Argyle generates after-tax cumulative free cash flow of over $12.5 million at a Canadian dollar gold price of $1,900, however at current spot gold prices Argyle could generate over $26 million in after-tax free cash flow over the next 22 months. The discovery of the Argyle Deposit and now moving forward with its development into a producing mine validates our strategy of continued exploration at the Point Rousse Project to leverage our existing mill and tailings infrastructure and dedicated staff, contractors and stakeholders. "Building on continuous mining at Point Rousse for over ten years, we are pleased to again extend the mine life of the Point Rousse Project with the declaration of Mineral Reserves at Argyle.

  • Indicated Mineral Resource of 488,000 tonnes at an average grade of 3.14 g/t gold containing 49,300 ounces (open-pit constrained), using a base case gold price of $1,900 (US$1,425).
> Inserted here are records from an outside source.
--- src/rtl/core/plti_pkg.sv ---
// Shared types, codes and sizes for the piecewise linear table interpolator.
package plti_pkg;

	localparam int TABLE_DEPTH = 256;
	localparam int VALUE_WIDTH = 16;
	localparam int IDX_W       = $clog2(TABLE_DEPTH);
	localparam int CNT_W       = $clog2(TABLE_DEPTH + 1);
	localparam int PROD_W      = 2 * VALUE_WIDTH;
	localparam int STEP_W      = $clog2(PROD_W);
	localparam int SUM_W       = PROD_W + 2;

	typedef logic signed [VALUE_WIDTH-1:0] value_t;
	typedef logic        [VALUE_WIDTH-1:0] mag_t;
	typedef logic        [PROD_W-1:0]      prod_t;

	typedef enum logic [1:0] {
		FUNC_CLEAR = 2'd0,
		FUNC_LOAD  = 2'd1,
		FUNC_QUERY = 2'd2,
		FUNC_NONE  = 2'd3
	} func_t;

	typedef enum logic [2:0] {
		ST_OK    = 3'd0,
		ST_FULL  = 3'd1,
		ST_FEW   = 3'd2,
		ST_ZERO  = 3'd3,
		ST_SAT   = 3'd4
	} status_t;

	typedef enum logic [2:0] {
		S_IDLE,
		S_SEL,
		S_MUL,
		S_DIVGO,
		S_DIV,
		S_FIN
	} state_t;

	// Command broadcast to every table cell.
	typedef struct packed {
		logic   load;
		value_t px;
		value_t py;
	} cell_cmd_t;

endpackage
--- config.mk ---
export PLATFORM = sky130hd
export DESIGN_NAME = plti_cell
export DESIGN_NICKNAME = d
export VERILOG_FILES = /design/src/rtl/core/plti_pkg.sv /design/src/rtl/core/plti_cell.sv
export SDC_FILE = /design/constraint.sdc
export NUM_CORES = 1
export LEC_CHECK = 0
export ABC_AREA = 1
export BUFFER_PORTS_ARGS = -buffer_cell sky130_fd_sc_hd__buf_4
export CORE_ASPECT_RATIO = 1.25
export CORE_MARGIN = 4
export CORE_UTILIZATION = 30
export DETAILED_ROUTE_END_ITERATION = 12
export PLACE_DENSITY = 0.61
export SLEW_MARGIN = 20
export SYNTH_ARGS = -nofsm -noshare
export SYNTH_HDL_FRONTEND = slang
export SYNTH_SLANG_ARGS = --single-unit
--- constraint.sdc ---
create_clock -name clk -period 3.8 [get_ports clk]
set_input_delay 0.76 -clock clk [delete_from_list [all_inputs] [get_ports clk]]
set_output_delay 0.76 -clock clk [all_outputs]
set_load 0.03 [all_outputs]
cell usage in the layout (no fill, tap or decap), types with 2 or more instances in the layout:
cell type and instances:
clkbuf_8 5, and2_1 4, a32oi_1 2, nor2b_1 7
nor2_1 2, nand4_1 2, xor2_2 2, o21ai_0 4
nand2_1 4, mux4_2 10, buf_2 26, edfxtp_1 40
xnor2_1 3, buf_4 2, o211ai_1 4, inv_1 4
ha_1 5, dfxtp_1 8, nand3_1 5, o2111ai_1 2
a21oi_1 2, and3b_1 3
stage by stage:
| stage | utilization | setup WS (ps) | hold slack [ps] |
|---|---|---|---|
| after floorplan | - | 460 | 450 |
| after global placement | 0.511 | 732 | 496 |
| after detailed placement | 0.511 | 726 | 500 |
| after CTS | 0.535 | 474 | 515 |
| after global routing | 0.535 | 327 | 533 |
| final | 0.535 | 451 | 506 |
  • At a gold price of $2,600 per ounce (US$1,950), Argyle produces a pre-tax NPV 5% of $32.7M and an IRR of 1,336% and an after-tax NPV 5% of $24.5M and an IRR of 1,273% and.
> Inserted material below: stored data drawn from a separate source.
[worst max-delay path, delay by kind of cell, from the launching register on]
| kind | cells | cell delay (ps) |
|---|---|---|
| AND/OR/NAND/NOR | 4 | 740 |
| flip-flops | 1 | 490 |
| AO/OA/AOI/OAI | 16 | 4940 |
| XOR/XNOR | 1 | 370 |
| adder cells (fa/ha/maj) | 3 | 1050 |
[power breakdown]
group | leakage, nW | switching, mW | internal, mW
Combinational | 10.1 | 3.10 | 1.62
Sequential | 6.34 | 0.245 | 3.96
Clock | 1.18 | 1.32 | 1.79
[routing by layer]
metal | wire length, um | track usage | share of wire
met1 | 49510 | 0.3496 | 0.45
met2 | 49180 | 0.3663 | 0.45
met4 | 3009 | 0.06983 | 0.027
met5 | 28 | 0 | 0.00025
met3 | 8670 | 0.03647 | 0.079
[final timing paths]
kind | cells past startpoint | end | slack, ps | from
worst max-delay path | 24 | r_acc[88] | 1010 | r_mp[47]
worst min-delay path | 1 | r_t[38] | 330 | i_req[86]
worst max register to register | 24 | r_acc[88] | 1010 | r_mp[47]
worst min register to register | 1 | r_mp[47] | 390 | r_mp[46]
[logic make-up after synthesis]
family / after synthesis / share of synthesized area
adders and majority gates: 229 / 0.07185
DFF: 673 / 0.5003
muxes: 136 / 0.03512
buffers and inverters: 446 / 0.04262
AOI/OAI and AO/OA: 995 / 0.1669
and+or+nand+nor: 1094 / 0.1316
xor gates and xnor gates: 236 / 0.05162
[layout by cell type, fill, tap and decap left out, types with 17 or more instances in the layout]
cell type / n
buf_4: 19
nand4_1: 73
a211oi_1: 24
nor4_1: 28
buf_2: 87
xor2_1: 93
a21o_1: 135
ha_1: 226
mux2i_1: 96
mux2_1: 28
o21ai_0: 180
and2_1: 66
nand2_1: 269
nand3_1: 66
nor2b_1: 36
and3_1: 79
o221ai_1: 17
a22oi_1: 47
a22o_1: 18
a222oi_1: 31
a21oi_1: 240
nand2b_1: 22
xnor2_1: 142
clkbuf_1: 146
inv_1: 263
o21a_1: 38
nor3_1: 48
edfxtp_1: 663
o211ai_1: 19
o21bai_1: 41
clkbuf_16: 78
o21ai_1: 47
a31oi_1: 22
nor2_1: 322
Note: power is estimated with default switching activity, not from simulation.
  • Pre-tax net present value at a 5% discount rate ("NPV 5%") of $13.1M and an Internal Rate of Return ("IRR") of 262%, and an after-tax NPV 5% of $11.4M with an IRR of 245%, all based on a $1,900 gold price.
  • Operating cash costs per ounce sold and all-in sustaining cash costs ("AISC") per ounce sold of $1,219 (US$915) and $1,306 (US$980), respectively.
  • Low upfront capital requirements of $2.98M and LOM sustaining capital $2.69M.
  • Gold production of 30,865 ounces over a 22-month Life of Mine ("LOM") based on an 87% overall mill recovery.
  • surpac 6.8

    Probable Mineral Reserve of 535,592 tonnes at an average diluted grade of 2.06 grams per tonne ("g/t") gold containing 35,477 ounces, using a base case gold price of $1,900 (US$1,425).Highlights of the Argyle Deposit Include: All currencies in this press release are reported in Canadian dollars unless otherwise specified (US amounts are based on a foreign exchange rate of CAD$0.75/US$1.00). The development of Argyle is based on a recent Updated Mineral Resource Estimate ("Mineral Resource") and initial Mineral Reserve ("Mineral Reserve") prepared in accordance with National Instrument 43-101 ("NI 43-101") and 2019 CIM MRMR Best Practice Guidelines. Mine ore tonnes will be trucked approximately 4.5 kilometres to the Company's operating Pine Cove Mill and tailings facility in Newfoundland (Exhibit A). ("Anaconda" or the "Company") (TSX:ANX) (OTCQX:ANXGF) is pleased to announce an open-pit Mineral Reserve for the Argyle Deposit ("Argyle") at the Company's Point Rousse Project and has commenced certain mine development activities in anticipation of ore production in the fourth quarter of 2020. TORONTO, ON / ACCESSWIRE / Aug/ Anaconda Mining Inc.